AdUps designed the backdoor to help a Chinese phone manufacturer monitor the behavior of its users. But it didn’t intend the software for American phones. From a country known for its “Great Firewall,” this surveillance doesn’t come as a surprise.

Image credit: Kryptowire

Image credit: Kryptowire

Code

Kryptowire researchers found the backdoor hidden in two system applications:

  • com.adups.fota.syoper
  • com.adups.fota

Users can’t remove or disable either of these apps. The smartphone they examined was the BLU R1 HD. Upon discovering the backdoor, Kryptowire immediately alerted Google, AdUps and Amazon. Amazon is the sole distributor of this particular model. The server domains that the backdoor sent information to:

  • bigdata.adups.com (main server)
  • bigdata.adsunflower.com
  • bigdata.adfuture.cn
  • bigdata.advmob.cn

All of these domain names resolved to the IP address 221.228.214.101, which belongs to AdUps. Before the phone transmits user info, it checks in with a remote server using a REST API. The REST API ensures the phone collects the right info. An example of a check-in response:

{
    "json": {
        "keys": [
            {
                "given": "0",
                "keyword": "",
                "type": "1"
            }
        ],
        "poll_cycle": "24"
    },
    "md5": " B865B089A298D529B4602A3D359FE4C8"
}

The service encrypts each user’s text messages using Data Encryption Standard (DES). Researchers were able to recover the encryption key, however. Each phone sent text messages back to the server every 72 hours, while other data had a schedule of 24 hours.

Conclusion

A spokesperson for BLU Products made a statement, saying:

“BLU Products has identified and has quickly removed a recent security issue caused by a third-party application…our customers’ privacy and security are of the upmost [sic] importance and priority…”
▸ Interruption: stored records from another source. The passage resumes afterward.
[src/core/rx_debug_pkg.sv]
/*
 Shared constants and carrier types for the receive-path debug streamer:
 register map, field positions, select codes, timing counts, probe bundle.
 Assumes a 20 MHz system clock and a 32-bit classic Wishbone register bus.
*/
`default_nettype none

package rx_debug_pkg;

   // Register byte offsets
   localparam logic [7:0] CTRL_OFS = 8'h00;
   localparam logic [7:0] STATUS_OFS = 8'h04;
   localparam logic [7:0] DROP_OFS = 8'h08;
   localparam int ADR_BITS = 8;

   // Control register fields
   localparam int SEL_LSB = 0;
   localparam int SEL_BITS = 4;
   localparam int SCAN_BIT = 4;
   localparam int MTONE_BIT = 5;
   localparam logic [3:0] SEL_RESET = 4'h0;

   // Status register fields
   localparam int ST_ACTIVE_BIT = 0;
   localparam int ST_LEVEL_LSB = 4;
   localparam int ST_SENT_LSB = 16;

   // Serial word
   localparam int WORD_BITS = 16;
   localparam logic [3:0] MSB_SLOT = 4'hF;
   localparam logic [3:0] SYNC_SLOT = 4'h0;
   localparam int FIFO_DEPTH = 16;

   // Snapshot rate: one parallel capture per microsecond
   localparam int MCLK_PERIOD_NS = 50;
   localparam int SAMPLE_PERIOD_NS = 1000;
   localparam int SAMPLE_CYCLES = SAMPLE_PERIOD_NS / MCLK_PERIOD_NS;
   localparam int TICK_BITS = 5;

   // Vector select codes
   localparam logic [3:0] SEL_OFF = 4'h0;
   localparam logic [3:0] SEL_RSSI = 4'h1;
   localparam logic [3:0] SEL_RSSI_FILT = 4'h2;
   localparam logic [3:0] SEL_BB_STAGE1 = 4'h3;
   localparam logic [3:0] SEL_BASEBAND = 4'h4;
   localparam logic [3:0] SEL_SLICER_INIT = 4'h5;
   localparam logic [3:0] SEL_SLICER_THR = 4'h6;
   localparam logic [3:0] SEL_PHASE_ERR = 4'h7;
   localparam logic [3:0] SEL_DATA_FLAGS = 4'h8;
   localparam logic [3:0] SEL_CHECK_FLAGS = 4'h9;

   typedef struct packed {
      logic [7:0] status_a;
      logic if_settled;
      logic rssi_settled;
      logic [5:0] rssi_adc_raw;
      logic [11:0] rssi_filtered;
      logic front_end_low_gain;
      logic rssi_above_upper;
      logic rssi_below_lower;
      logic rssi_outside;
      logic [11:0] bb_stage1;
      logic lim_i;
      logic lim_q;
      logic xor_demod;
      logic [14:0] baseband;
      logic baseband_valid;
      logic [14:0] slicer_init_thr;
      logic load_init_thr;
      logic [14:0] slicer_thr;
      logic load_thr;
      logic [7:0] phase_error;
      logic rx_frame;
      logic rx_data;
      logic rx_bit_clock;
      logic pattern_match;
      logic chip_clock;
      logic edge_detected;
      logic deglitched_level;
      logic deglitched_valid;
      logic slicer_result;
      logic slicer_ready;
      logic slicer_valid;
      logic rx_ready;
      logic if_settled_slow;
      logic analog_ready;
      logic cmd_timeout;
      logic monitor_fail;
      logic monitor_pass;
      logic timeout_active;
      logic chip_timeout;
      logic single_chip_error;
      logic code_error;
      logic chip_check_valid;
      logic baud_error;
      logic baud_valid;
      logic amp_too_high;
      logic amp_too_high_valid;
      logic amp_too_low;
      logic amp_too_low_valid;
   } rx_probe_t;

   // One two-way pin group: value and active-low output enable per pin
   typedef struct packed {
      logic data_out;
      logic data_oe_n;
      logic sync_out;
      logic sync_oe_n;
      logic clk_out;
      logic clk_oe_n;
   } pin_drive_t;

endpackage : rx_debug_pkg

`default_nettype wire

[src/core/rx_debug_serial_streamer.sv]
/*
 Receive-path debug streamer: Wishbone control/status, 1 us snapshot of the
 selected probe vector, 16-word FIFO, and a three-pin serial output.
 Assumes probe signals are synchronous to mclk; the serial clock arrives as
 an asynchronous free-running input and is sampled by mclk.
*/
// Our own choices: the Wishbone register port and the register addresses.
// Notes on behaviour
// - Non-zero select with both test modes off switches the three pins to debug.
// - In debug mode the three pins carry the serial stream instead of normal use.
// - Clock pin carries the running serial clock throughout debug mode.
// - Data changes on serial clock rise, stable for capture at the fall.
// - Words are sixteen bits, most significant bit first.
// - Sync pin high only during the bit 0 slot of each word.
// - Next word's top bit follows the sync slot with no gap.
// - Selected vector captured in parallel once per microsecond, one word each.
// - Select 1: Status_a, IF settled, RSSI settled, raw RSSI ADC.
// - Select 2: filtered RSSI, low-gain flag, above, below, outside flags.
// - Select 3: first filter stage, I and Q limiter, XOR demod, IF settled.
// - Select 4: interpolated baseband and its valid flag.
// - Select 5: initial slicer threshold and unstretched reload pulse.
// - Select 6: current slicer threshold and its reload pulse.
// - Select 7: offset-binary phase error on top byte, low byte zero.
// - Select 8 top six: frame, data, bit clock, match, chip clock, edge.
// - Select 8 low ten: deglitcher, slicer, baseband, ready and settled flags.
// - Select 9: timeout, monitor, chip check, baud, RSSI and amplitude flags.
`default_nettype none

module debug_word_fifo #(
   parameter int WIDTH = 16,
   parameter int DEPTH = 16,
   localparam int AW = $clog2(DEPTH),
   localparam int CW = $clog2(DEPTH + 1)
) (
   input wire logic mclk,
   input wire logic reset,
   input wire logic flush,
   input wire logic in_valid,
   output logic in_ready,
   input wire logic [WIDTH-1:0] in_data,
   output logic out_valid,
   input wire logic out_ready,
   output logic [WIDTH-1:0] out_data,
   output logic [CW-1:0] level
);
   typedef struct packed {
      logic [DEPTH-1:0][WIDTH-1:0] mem;
      logic [AW-1:0] wr;
      logic [AW-1:0] rd;
      logic [CW-1:0] count;
   } fifo_state_t;

   fifo_state_t st_q;
   fifo_state_t st_d;
   logic push;
   logic pop;

   assign in_ready = st_q.count != CW'(DEPTH);
   assign out_valid = st_q.count != '0;
   assign out_data = st_q.mem[st_q.rd];
   assign level = st_q.count;
   assign push = in_valid && in_ready;
   assign pop = out_valid && out_ready;

   always_comb begin
      st_d = st_q;
      if (push) begin
         st_d.mem[st_q.wr] = in_data;
         st_d.wr = (st_q.wr == AW'(DEPTH - 1)) ? '0 : st_q.wr + AW'(1);
      end
      if (pop) begin
         st_d.rd = (st_q.rd == AW'(DEPTH - 1)) ? '0 : st_q.rd + AW'(1);
      end
      st_d.count = st_q.count + CW'(push) - CW'(pop);
      // Flush discards queued words; the streamer drives it only while debug mode is off, so a direct change of select keeps them
      if (flush) begin
         st_d.wr = '0;
         st_d.rd = '0;
         st_d.count = '0;
      end
   end

   always_ff @(posedge mclk) begin
      if (reset) begin
         st_q <= '0;
      end else begin
         st_q <= st_d;
      end
   end

   a_fifo_no_overfill: assert property (@(posedge mclk) disable iff (reset)
      st_q.count <= CW'(DEPTH))
      else $error("fifo count above depth");

endmodule : debug_word_fifo

module rx_debug_serial_streamer
   import rx_debug_pkg::*;
(
   input wire logic mclk,
   input wire logic reset,
   input wire logic wb_cyc,
   input wire logic wb_stb,
   input wire logic wb_we,
   input wire logic [rx_debug_pkg::ADR_BITS-1:0] wb_adr,
   input wire logic [3:0] wb_sel,
   input wire logic [31:0] wb_dat_w,
   output logic [31:0] wb_dat_r,
   output logic wb_ack,
   input wire rx_debug_pkg::rx_probe_t probe,
   input wire logic link_clock,
   input wire rx_debug_pkg::pin_drive_t normal_pins,
   output rx_debug_pkg::pin_drive_t pins
);
   import rx_debug_pkg::*;

   localparam int CW = $clog2(FIFO_DEPTH + 1);
   localparam int RUN_BITS = TICK_BITS + 1;

   typedef struct packed {
      logic [SEL_BITS-1:0] debug_vector_select;
      logic scan_test_enable;
      logic filter_multitone_test_enable;
      logic lclk_s1;
      logic lclk_s2;
      logic lclk_s3;
      logic [TICK_BITS-1:0] tick;
      logic [WORD_BITS-1:0] shift;
      logic [WORD_BITS-1:0] hold;
      logic [3:0] slot;
      logic data;
      logic sync;
      logic ack;
      logic [31:0] rdata;
      logic [15:0] words_sent;
      logic [15:0] dropped;
      logic [RUN_BITS-1:0] active_run;
   } streamer_state_t;

   streamer_state_t st_q;
   streamer_state_t st_d;

   logic active;
   logic rise;
   logic sample_tick;
   logic [WORD_BITS-1:0] vec;
   logic fifo_in_ready;
   logic fifo_out_valid;
   logic fifo_pop;
   logic [WORD_BITS-1:0] fifo_out_data;
   logic [CW-1:0] fifo_level;
   logic bus_req;

   function automatic logic [WORD_BITS-1:0] pick_vector(input logic [3:0] s, input rx_probe_t p);
      logic [WORD_BITS-1:0] v;
      v = 16'h0000;
      case (s)
         SEL_RSSI: v = {p.status_a, p.if_settled, p.rssi_settled, p.rssi_adc_raw};
         SEL_RSSI_FILT: v = {p.rssi_filtered, p.front_end_low_gain, p.rssi_above_upper,
                             p.rssi_below_lower, p.rssi_outside};
         SEL_BB_STAGE1: v = {p.bb_stage1, p.lim_i, p.lim_q, p.xor_demod, p.if_settled};
         SEL_BASEBAND: v = {p.baseband, p.baseband_valid};
         // Reload pulses are sampled as they are; short ones can fall between captures
         SEL_SLICER_INIT: v = {p.slicer_init_thr, p.load_init_thr};
         SEL_SLICER_THR: v = {p.slicer_thr, p.load_thr};
         SEL_PHASE_ERR: v = {p.phase_error, 8'h00};
         SEL_DATA_FLAGS: v = {p.rx_frame, p.rx_data, p.rx_bit_clock, p.pattern_match,
                              p.chip_clock, p.edge_detected,
                              p.deglitched_level, p.deglitched_valid, p.slicer_result,
                              p.slicer_ready, p.slicer_valid, p.baseband_valid, p.rx_ready,
                              p.if_settled_slow, p.if_settled, p.analog_ready};
         SEL_CHECK_FLAGS: v = {p.cmd_timeout, p.monitor_fail, p.monitor_pass, p.timeout_active,
                               p.chip_timeout, p.single_chip_error, p.code_error,
                               p.chip_check_valid, p.baud_error, p.baud_valid, p.rssi_outside,
                               p.rssi_settled, p.amp_too_high, p.amp_too_high_valid,
                               p.amp_too_low, p.amp_too_low_valid};
         default: v = 16'h0000;
      endcase
      return v;
   endfunction : pick_vector

   // Debug ownership of the pins; any test mode takes them back
   assign active = (st_q.debug_vector_select != SEL_OFF) && !st_q.scan_test_enable
                   && !st_q.filter_multitone_test_enable;
   assign rise = st_q.lclk_s2 && !st_q.lclk_s3;
   assign sample_tick = active && (st_q.tick == TICK_BITS'(SAMPLE_CYCLES - 1));
   assign vec = pick_vector(st_q.debug_vector_select, probe);
   assign fifo_pop = active && rise && (st_q.slot == SYNC_SLOT);
   assign bus_req = wb_cyc && wb_stb;

   debug_word_fifo #(
      .WIDTH(WORD_BITS),
      .DEPTH(FIFO_DEPTH)
   ) u_fifo (
      .mclk(mclk),
      .reset(reset),
      .flush(!active),
      .in_valid(sample_tick),
      .in_ready(fifo_in_ready),
      .in_data(vec),
      .out_valid(fifo_out_valid),
      .out_ready(fifo_pop),
      .out_data(fifo_out_data),
      .level(fifo_level)
   );

   always_comb begin
      logic [WORD_BITS-1:0] next_word;
      next_word = fifo_out_valid ? fifo_out_data : st_q.hold;
      st_d = st_q;

      // Serial clock is asynchronous: two flops before anything looks at it
      st_d.lclk_s1 = link_clock;
      st_d.lclk_s2 = st_q.lclk_s1;
      st_d.lclk_s3 = st_q.lclk_s2;

      // Microsecond capture timer
      if (!active || sample_tick) begin
         st_d.tick = '0;
      end else begin
         st_d.tick = st_q.tick + TICK_BITS'(1);
      end
      // Saturating run length of debug mode, kept only for the capture-period check
      if (!active) begin
         st_d.active_run = '0;
      end else if (st_q.active_run != '1) begin
         st_d.active_run = st_q.active_run + RUN_BITS'(1);
      end
      if (sample_tick && !fifo_in_ready) begin
         // Capture lost while the link is slower than the sample rate
         st_d.dropped = st_q.dropped + 16'h0001;
      end

      // Serializer advances only on a detected serial clock rise
      if (!active) begin
         st_d.slot = SYNC_SLOT;
         st_d.data = 1'b0;
         st_d.sync = 1'b0;
      end else if (rise) begin
         if (st_q.slot == SYNC_SLOT) begin
            // An empty FIFO repeats the last word so the stream never gaps
            st_d.shift = next_word;
            st_d.hold = next_word;
            st_d.slot = MSB_SLOT;
            st_d.data = next_word[WORD_BITS-1];
            st_d.sync = 1'b0;
            st_d.words_sent = st_q.words_sent + 16'h0001;
         end else begin
            st_d.slot = st_q.slot - 4'h1;
            st_d.data = st_q.shift[st_q.slot - 4'h1];
            st_d.sync = (st_q.slot - 4'h1) == SYNC_SLOT;
         end
      end

      // Classic Wishbone slave: one wait state, write lands on the ack edge
      st_d.ack = bus_req && !st_q.ack;
      if (bus_req && !st_q.ack) begin
         case (wb_adr)
            CTRL_OFS: st_d.rdata = {26'h0000000, st_q.filter_multitone_test_enable,
                                    st_q.scan_test_enable, st_q.debug_vector_select};
            STATUS_OFS: st_d.rdata = {st_q.words_sent, 7'h00, fifo_level, 3'h0, active};
            DROP_OFS: st_d.rdata = {16'h0000, st_q.dropped};
            default: st_d.rdata = 32'h00000000;
         endcase
      end
      if (bus_req && st_q.ack && wb_we && wb_sel[0] && wb_adr == CTRL_OFS) begin
         st_d.debug_vector_select = wb_dat_w[SEL_LSB +: SEL_BITS];
         st_d.scan_test_enable = wb_dat_w[SCAN_BIT];
         st_d.filter_multitone_test_enable = wb_dat_w[MTONE_BIT];
      end
   end

   always_ff @(posedge mclk) begin
      if (reset) begin
         st_q <= '0;
      end else begin
         st_q <= st_d;
      end
   end

   assign wb_ack = st_q.ack;
   assign wb_dat_r = st_q.rdata;

   // Pin ownership; clock pin follows the resynchronised serial clock
   always_comb begin
      if (active) begin
         pins.data_out = st_q.data;
         pins.sync_out = st_q.sync;
         pins.clk_out = st_q.lclk_s2;
         pins.data_oe_n = 1'b0;
         pins.sync_oe_n = 1'b0;
         pins.clk_oe_n = 1'b0;
      end else begin
         pins = normal_pins;
      end
   end

   a_pins_owned: assert property (@(posedge mclk) disable iff (reset)
      active |-> !pins.data_oe_n && !pins.sync_oe_n && !pins.clk_oe_n)
      else $error("debug pins not driven in debug mode");

   a_pins_released: assert property (@(posedge mclk) disable iff (reset)
      (st_q.debug_vector_select == SEL_OFF || st_q.scan_test_enable) |-> pins == normal_pins)
      else $error("pins not returned to normal use");

   a_mode_entry: assert property (@(posedge mclk) disable iff (reset)
      (st_q.debug_vector_select != SEL_OFF && !st_q.scan_test_enable
       && !st_q.filter_multitone_test_enable) |-> pins.clk_oe_n == 1'b0)
      else $error("nonzero select did not enter debug mode");

   a_clock_follows: assert property (@(posedge mclk) disable iff (reset)
      active |-> pins.clk_out == $past(link_clock, 2))
      else $error("clock pin does not follow serial clock");

   a_data_on_rise: assert property (@(posedge mclk) disable iff (reset)
      active && $past(active) && !$past(rise) |-> $stable(st_q.data) && $stable(st_q.sync))
      else $error("data changed away from a clock rise");

   a_sync_slot: assert property (@(posedge mclk) disable iff (reset)
      st_q.sync |-> st_q.slot == SYNC_SLOT)
      else $error("sync outside bit 0 slot");

   a_word_wrap: assert property (@(posedge mclk) disable iff (reset)
      active && rise && st_q.sync |=> !st_q.sync && st_q.slot == MSB_SLOT
      && st_q.data == st_q.shift[WORD_BITS-1])
      else $error("next word does not start at its top bit");

   a_sample_rate: assert property (@(posedge mclk) disable iff (reset)
      sample_tick |-> ##20 (sample_tick || !active
      || st_q.active_run < RUN_BITS'(SAMPLE_CYCLES)))
      else $error("capture period is not one microsecond");

   a_phase_low_zero: assert property (@(posedge mclk) disable iff (reset)
      st_q.debug_vector_select == SEL_PHASE_ERR |-> vec[7:0] == 8'h00
      && vec[15:8] == probe.phase_error)
      else $error("phase error vector layout wrong");

   a_rssi_layout: assert property (@(posedge mclk) disable iff (reset)
      st_q.debug_vector_select == SEL_RSSI |-> vec[15:8] == probe.status_a
      && vec[5:0] == probe.rssi_adc_raw)
      else $error("rssi vector layout wrong");

endmodule : rx_debug_serial_streamer

`default_nettype wire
Google also issued a statement saying that it’s working with all parties to fix the problem. However, the company doesn’t know how widely AdUps spread the vulnerability. Lily Lim, a lawyer representing AdUps, said that the company intended the backdoor to help them identify junk messages and calls. Aside from the particular BLU phone model, AdUps hasn’t revealed a list of all phones that the backdoor affected.